Mitochondria-Targeted HA-Coated Nanosystem for ROS/CO Generation and Metabolic Reprogramming to Enhance Tumoricidal Macrophage Polarization

Tumor-associated macrophage (TAM) polarization is related to mitochondrial function, stability, and ROS production. The development of a mitochondria-targeted nanosystem with immunomodulatory impact on TAM repolarization is crucial for macrophage-targeted immunotherapy. First, zirconium(IV) coordinated with tetra-kis(4-caboxyphenyl) porphyrin to synthesize PCN-224, which encapsulated CO-releasing molecule 401 (CORM-401) via the hollow structures (PCN-CORM), and then, an amphiphilic copolymer containing triphenylphosphine (TPP) was synthesized to load PCN-CORM via self-assembly and surface-coated with hyaluronic acid (HA) to obtain the mitochondria-targeted nanosystem (HA@MR@PCN-CORM).

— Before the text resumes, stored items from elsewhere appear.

<file path="src/rtl/multicycle_datapath_if.sv">
// multicycle_datapath_if: single-port memory request/acknowledge bus
interface multicycle_datapath_if #(parameter int WIDTH = 32);
   logic             mem_req;
   logic             mem_we;
   logic [WIDTH-1:0] mem_addr;
   logic [WIDTH-1:0] mem_wdata;
   logic [WIDTH-1:0] mem_rdata;
   logic             mem_ack;
   modport master (output mem_req, mem_we, mem_addr, mem_wdata, input mem_rdata, mem_ack);
   modport slave (input mem_req, mem_we, mem_addr, mem_wdata, output mem_rdata, mem_ack);
endinterface

</file>
<file path="src/rtl/multicycle_datapath.sv">
// multicycle_datapath: FETCH/DECODE/EXECUTE/MEMORY/WRITEBACK core, R15 aliases pc
module multicycle_datapath #(
   parameter int WIDTH = 32,
   parameter int NREG  = 16
) (
   input  logic                  clk,
   input  logic                  reset,
   multicycle_datapath_if.master mem,
   output logic [WIDTH-1:0]      pc,
   output logic [3:0]            alu_flags,
   output logic                  halted
);
   typedef enum logic [2:0] {FETCH, DECODE, EXECUTE, MEMORY, WRITEBACK, HALT} state_t;
   state_t state, nxt;
   logic [WIDTH-1:0] rf [NREG];
   logic [31:0] ir;
   logic [WIDTH-1:0] a, b, alu_out, mdr;
   logic [WIDTH-1:0] pc4, pc_n, rd_a, rd_b, src_b, bb, sum, res, ea, off, wb_data;
   logic [WIDTH:0] sum_x;
   logic [3:0] cond, cmd, rn, rd, idx_b, flags_n;
   logic [1:0] op;
   logic sub, logic_op, take, fetch_ack;
   always_comb begin
      cond = ir[31:28];
      op = ir[27:26];
      cmd = ir[24:21];
      rn = ir[19:16];
      rd = ir[15:12];
      idx_b = (op == 2'b01 && !ir[20]) ? rd : ir[3:0];
      pc4 = pc + WIDTH'(4);
      rd_a = rn == 4'hF ? pc4 : rf[rn];
      rd_b = idx_b == 4'hF ? pc4 : rf[idx_b];
      src_b = ir[25] ? {{(WIDTH-8){1'b0}}, ir[7:0]} : b;
      sub = cmd == 4'b0010;
      bb = sub ? ~src_b : src_b;
      sum_x = {1'b0, a} + {1'b0, bb} + {{WIDTH{1'b0}}, sub};
      sum = sum_x[WIDTH-1:0];
      logic_op = cmd == 4'b0000 || cmd == 4'b1100;
      res = cmd == 4'b0000 ? a & src_b : cmd == 4'b1100 ? a | src_b : sum;
      flags_n = {logic_op ? 2'b00 : {sum_x[WIDTH], a[WIDTH-1] == bb[WIDTH-1] && sum[WIDTH-1] != a[WIDTH-1]},
                 res[WIDTH-1], res == '0};
      ea = a + {{(WIDTH-12){1'b0}}, ir[11:0]};
      off = {{(WIDTH-26){ir[23]}}, ir[23:0], 2'b00};
      wb_data = op == 2'b01 ? mdr : alu_out;
      take = op != 2'b11 && (cond == 4'hE || (cond == 4'h0 && alu_flags[0]) || (cond == 4'h1 && !alu_flags[0]));
      fetch_ack = state == FETCH && mem.mem_req && mem.mem_ack;
      nxt = state == FETCH ? (fetch_ack ? DECODE : FETCH) :
            state == DECODE ? (cond == 4'hF ? HALT : take ? EXECUTE : FETCH) :
            state == EXECUTE ? (op == 2'b00 ? WRITEBACK : op == 2'b01 ? MEMORY : FETCH) :
            state == MEMORY ? (!mem.mem_ack ? MEMORY : ir[20] ? WRITEBACK : FETCH) :
            state == WRITEBACK ? FETCH : HALT;
      // pc already points past the fetched word, so branches and R15 reads add another 4
      pc_n = fetch_ack ? pc4 :
             (state == EXECUTE && op == 2'b10) ? pc4 + off :
             (state == WRITEBACK && rd == 4'hF) ? wb_data : pc;
   end
   // bus outputs are registered from the next state so a request is live in its first cycle
   always_ff @(posedge clk or negedge reset)
      if (!reset) begin
         state <= FETCH;
         pc <= '0;
         ir <= '0;
         a <= '0;
         b <= '0;
         alu_out <= '0;
         mdr <= '0;
         alu_flags <= '0;
         halted <= 1'b0;
         mem.mem_req <= 1'b0;
         mem.mem_we <= 1'b0;
         mem.mem_addr <= '0;
         mem.mem_wdata <= '0;
         for (int i = 0; i < NREG; i++) rf[i] <= '0;
      end else begin
         state <= nxt;
         pc <= pc_n;
         halted <= nxt == HALT;
         mem.mem_req <= nxt == FETCH || nxt == MEMORY;
         mem.mem_we <= nxt == MEMORY && !ir[20];
         if (nxt == FETCH) mem.mem_addr <= pc_n;
         else if (nxt == MEMORY) begin
            mem.mem_addr <= ea;
            mem.mem_wdata <= b;
         end
         if (fetch_ack) ir <= mem.mem_rdata[31:0];
         if (state == DECODE) begin
            a <= rd_a;
            b <= rd_b;
         end
         if (state == EXECUTE) alu_out <= op == 2'b01 ? ea : res;
         if (state == EXECUTE && op == 2'b00 && ir[20]) alu_flags <= flags_n;
         if (state == MEMORY && mem.mem_ack) mdr <= mem.mem_rdata;
         if (state == WRITEBACK && rd != 4'hF) rf[rd] <= wb_data;
      end
endmodule

</file>
<file path="src/flat_wrapper.sv">
// flat-port wrapper written by rule: the top's interface ports become plain ports
module multicycle_datapath_flat 
#(
   parameter int WIDTH = 32,
   parameter int NREG  = 16
)
  (clk, reset, pc, alu_flags, halted, mem_mem_req, mem_mem_we, mem_mem_addr, mem_mem_wdata, mem_mem_rdata, mem_mem_ack);
  multicycle_datapath_if #(.WIDTH(WIDTH)) mem_i ();
  input  logic clk;
  input  logic reset;
  output logic [WIDTH-1:0] pc;
  output logic [3:0] alu_flags;
  output logic halted;
  output wire logic [$bits(mem_i.mem_req)-1:0] mem_mem_req;
  output wire logic [$bits(mem_i.mem_we)-1:0] mem_mem_we;
  output wire logic [$bits(mem_i.mem_addr)-1:0] mem_mem_addr;
  output wire logic [$bits(mem_i.mem_wdata)-1:0] mem_mem_wdata;
  input wire logic [$bits(mem_i.mem_rdata)-1:0] mem_mem_rdata;
  input wire logic [$bits(mem_i.mem_ack)-1:0] mem_mem_ack;
  assign mem_mem_req = mem_i.mem_req;
  assign mem_mem_we = mem_i.mem_we;
  assign mem_mem_addr = mem_i.mem_addr;
  assign mem_mem_wdata = mem_i.mem_wdata;
  assign mem_i.mem_rdata = mem_mem_rdata;
  assign mem_i.mem_ack = mem_mem_ack;
  multicycle_datapath #(.WIDTH(WIDTH), .NREG(NREG)) u_core (.clk(clk), .reset(reset), .mem(mem_i), .pc(pc), .alu_flags(alu_flags), .halted(halted));
endmodule
</file>
<file path="config.mk">
export PLATFORM = sky130hd
export DESIGN_NAME = multicycle_datapath_flat
export DESIGN_NICKNAME = d
export VERILOG_FILES = /design/src/rtl/multicycle_datapath_if.sv /design/src/rtl/multicycle_datapath.sv /design/src/flat_wrapper.sv
export SDC_FILE = /design/constraint.sdc
export NUM_CORES = 2
export LEC_CHECK = 0
export CAP_MARGIN = 20
export CORE_ASPECT_RATIO = 0.7
export CORE_MARGIN = 1.5
export CORE_UTILIZATION = 50
export CTS_CLUSTER_DIAMETER = 50
export DETAILED_ROUTE_END_ITERATION = 12
export PLACE_DENSITY_LB_ADDON = 0.3
export RECOVER_POWER = 25
export SLEW_MARGIN = 10
export SYNTH_ARGS = -nofsm -noshare
export SYNTH_HDL_FRONTEND = slang
export SYNTH_SLANG_ARGS = --single-unit
</file>
<file path="constraint.sdc">
create_clock -name clk -period 12.7 [get_ports clk]
set_input_delay 1.905 -clock clk [delete_from_list [all_inputs] [get_ports clk]]
set_output_delay 1.905 -clock clk [all_outputs]
set_load 0.1 [all_outputs]
</file>
==> reports/qor.csv <==
metric,value,unit
outcome,"finished, violations left",
failing checks,"capacitance limit, slew limit",
Routed WL,141000,um
Die Width,353,um
"count leader, synth",dfrtp_1,
Die H,248,um
gp weighted congestion,0.998,
"Period Utilization, post-route",0.593,
ys async rst share,1.00,
synthesized flop and latch total,778,
syn nets,4476,
Worst-Margin Slew,3.81,ns
DR iter-0 viols,4392,
Total Routing Usage GR,0.321,
Root Buffer,clkbuf_16,
hold slack final,0.375,ns
Worst VDD drop,283,uV
initial antenna violation count,2,
first-pass GRT wire length,212000,um
hold buffer count at cts,0,
initial core utilization,0.507,
top post-synthesis cells by area,"dfrtp_1, mux4_2, nand2_1",
post-layout min period,7.54,ns
Cell variety after synth,81,
relative slew slack,-1.54,
Nets,4404,
Max Slew Vio Count,504,
post-synth top area cell,dfrtp_1,
Via Count,35300,
Vias/cell,6.44,
sequential share of the synthesized area,0.454,
hold crit path type,reg -> reg,
"EDFF count, synth",0,
CTS Buf Count,76,
# IOs,138,
# Post-CTS Setup Buffers,0,
clk sink count,778,
GR Overflow Total,0,
die area,87600,um^2
area of the mapped netlist,42900,um^2
Crit. End Element,asynchronous set/reset pin,
Final Skew,0.0312,ns
top cell type's share of synthesized area,0.454,
Lkg Pwr,20.4,nW
DR WL/cell,25.7,um
worst-path fanout max,73,
post-CTS sizing,0,
CTS tree,built,
clk buf depth,3,
final non-filler cell area,47700,um^2
number of global-route vias before repair,33000,
RSZ-0062 raised after global routing,false,
post-route antenna net violation count,0,
setup TNS,0,ns
Synth Flop Type,dfrtp_1,
area grow syn2layout,11.2,%
kind of critical path,in -> async,
H-tree lvl count,3,
fin util,0.564,
largest net degree at the start of global routing,163,
Syn Inst Count,4363,
setup ws final,5.16,ns
Power Dens Cells,299,nW/um^2
final hold violation count,0,
crit path launch type,primary input,
Max Clk Rate,133,MHz
"top cells by count, synth","dfrtp_1, nand2_1, o21ai_0",
clk_lat worst skew,0.68,ns
Max Cap Violations,8,
drt first pass iters,6,
fillcell total,7282,
Site Rows,89,
core box area,84600,um^2
layout cell share with drive strength beyond 1,0.130,
drc violations,0,
Yosys warning count,0,
"Setup violations, final",0,
DP Area,45200,um^2
Inserted Diodes,0,
placed wire-length estimate,90100,um
syn avg cell area,9.83,um^2
PortBufs,137,
critical path required time,13.36,ns
"worst slack, placed",7.17,ns
clk slew on worst S/H paths,0.06,ns
crit path DAT,8.20,ns
-- cell type report --
type / count / area (um^2) / area share
clock buffer: 104 / 2150 / 0.0451
clock inverter: 31 / 294 / 0.00616
inverter: 34 / 128 / 0.00268
multi-input combinational: 3177 / 22200 / 0.465
sequential: 778 / 19500 / 0.408
tap: 1137 / 1420 / 0.0298
timing repair buffer: 224 / 2070 / 0.0434
-- worst max-delay path: stages --
cell and delay (ns):
clkbuf_1 2.52, clkbuf_1 2.54, buf_4 1.03
-- metal layers --
layer,GRT usage,vias up,wire [um]
li1,-,15500,-
met1,0.472,17500,59700
met2,0.457,1998,60100
met3,0.0824,302,15500
met4,0.125,4,5610
met5,0,-,23
-- flip-flops by register name (all words and copies together) (netlist names) --
name / cells
u_core.pc: 32
u_core.alu_flags: 4
u_core.rf: 512
u_core.mdr: 32
u_core.mem.mem_wdata: 32
u_core.a: 32
u_core.halted: 1
u_core.mem.mem_addr: 32
u_core.mem.mem_req: 1
u_core.alu_out: 32
u_core.state: 3
u_core.b: 32
u_core.mem.mem_we: 1
u_core.ir: 32
-- worst paths after layout --
path                                       end  slack (ns)  cells after the start     startpoint
setup / recovery                  u_core.a[25]        5.16                      3          reset
hold / removal                    u_core.rf[9]        0.38                      0   u_core.rf[9]
setup reg to reg           u_core.alu_flags[0]        6.93                     15  u_core.ir[23]
hold reg to reg                   u_core.rf[9]        0.38                      0   u_core.rf[9]
max in group clk           u_core.alu_flags[0]        6.93                     15  u_core.ir[23]
min in group asynchronous       u_core.rf[232]        2.50                      1          reset
-- cells in the final DEF (no fill, tap or decap), drive strengths merged, types with 17 or more instances in the layout --
cell type,Yosys,final
mux2i,71,71
nor2,419,419
dfrtp,778,778
clkbuf,327,114
ha,75,75
mux2,35,35
o211ai,23,23
nand3,35,35
clkinv,0,18
inv,34,41
o21a,20,20
buf,47,77
a311oi,35,35
clkdlybuf4s50,0,135
mux4,256,256
xnor2,94,94
a211oi,60,60
nor2b,17,17
nand2b,35,35
xor2,36,36
a31oi,49,49
and3,18,18
a21o,37,37
a21oi,408,408
nand2,761,761
o21ai,427,427
nor3,52,52
o221ai,20,20
-- power breakdown --
group          internal (mW)  leakage (nW)  total [mW]  switching, mW
registers               3.26          10.4        4.11          0.849
clock network           1.26          1.21        2.29           1.03
logic                   2.82          8.76        7.88           5.06
total                   7.34          20.4        14.3           6.94
-- metrics by stage --
stage	power (mW)	instances
global route	15.0	5485
finish	14.3	5485
detailed placement	11.8	5344
global placement	11.7	5343
CTS	14.1	5479
floorplan	9.40	4363
-- kinds of logic after synthesis --
group / Yosys count / synth area share
AOI/OAI and AO/OA: 1183 / 0.161
buffers and inverters: 408 / 0.0361
DFF: 778 / 0.454
xor gates and xnor gates: 130 / 0.0265
and+or+nand+nor: 1424 / 0.138
muxes: 362 / 0.160
adders and majority gates: 78 / 0.0233
Power figures use the tool's default switching activity.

Mediated by HA and TPP motifs, HA@MR@PCN-CORM efficiently targeted mitochondria of TAMs via HA-CD44 interaction and re-exposed TPP groups by digesting HA and caused reactive oxygen species (ROS) and carbon dioxide (CO) storm under a laser irradiation of 660 nm (20 mW cm^-2), and the killing rate of M2-like TAMs reached 66.8% at a PCN-224 concentration of 15 μg/mL. Moreover, HA@MR@PCN-CORM, through depletion of GSH, inhibition of glutamine metabolism, and metabolic reprogramming, resulted in an increased ratio of M1/M2-type TAMs from 0.29 to 1.20 and an in vivo tumor volume inhibition rate of 93.4% with synergistically enhanced infiltration of CD3⁺/CD4⁺, CD3⁺/CD8⁺ T lymphocytes, and DCs in tumor tissues. The nanosystem was exhibited as a promising strategy for depletion and modulation of TAMs in an immunosuppressive tumor microenvironment for antitumor therapy.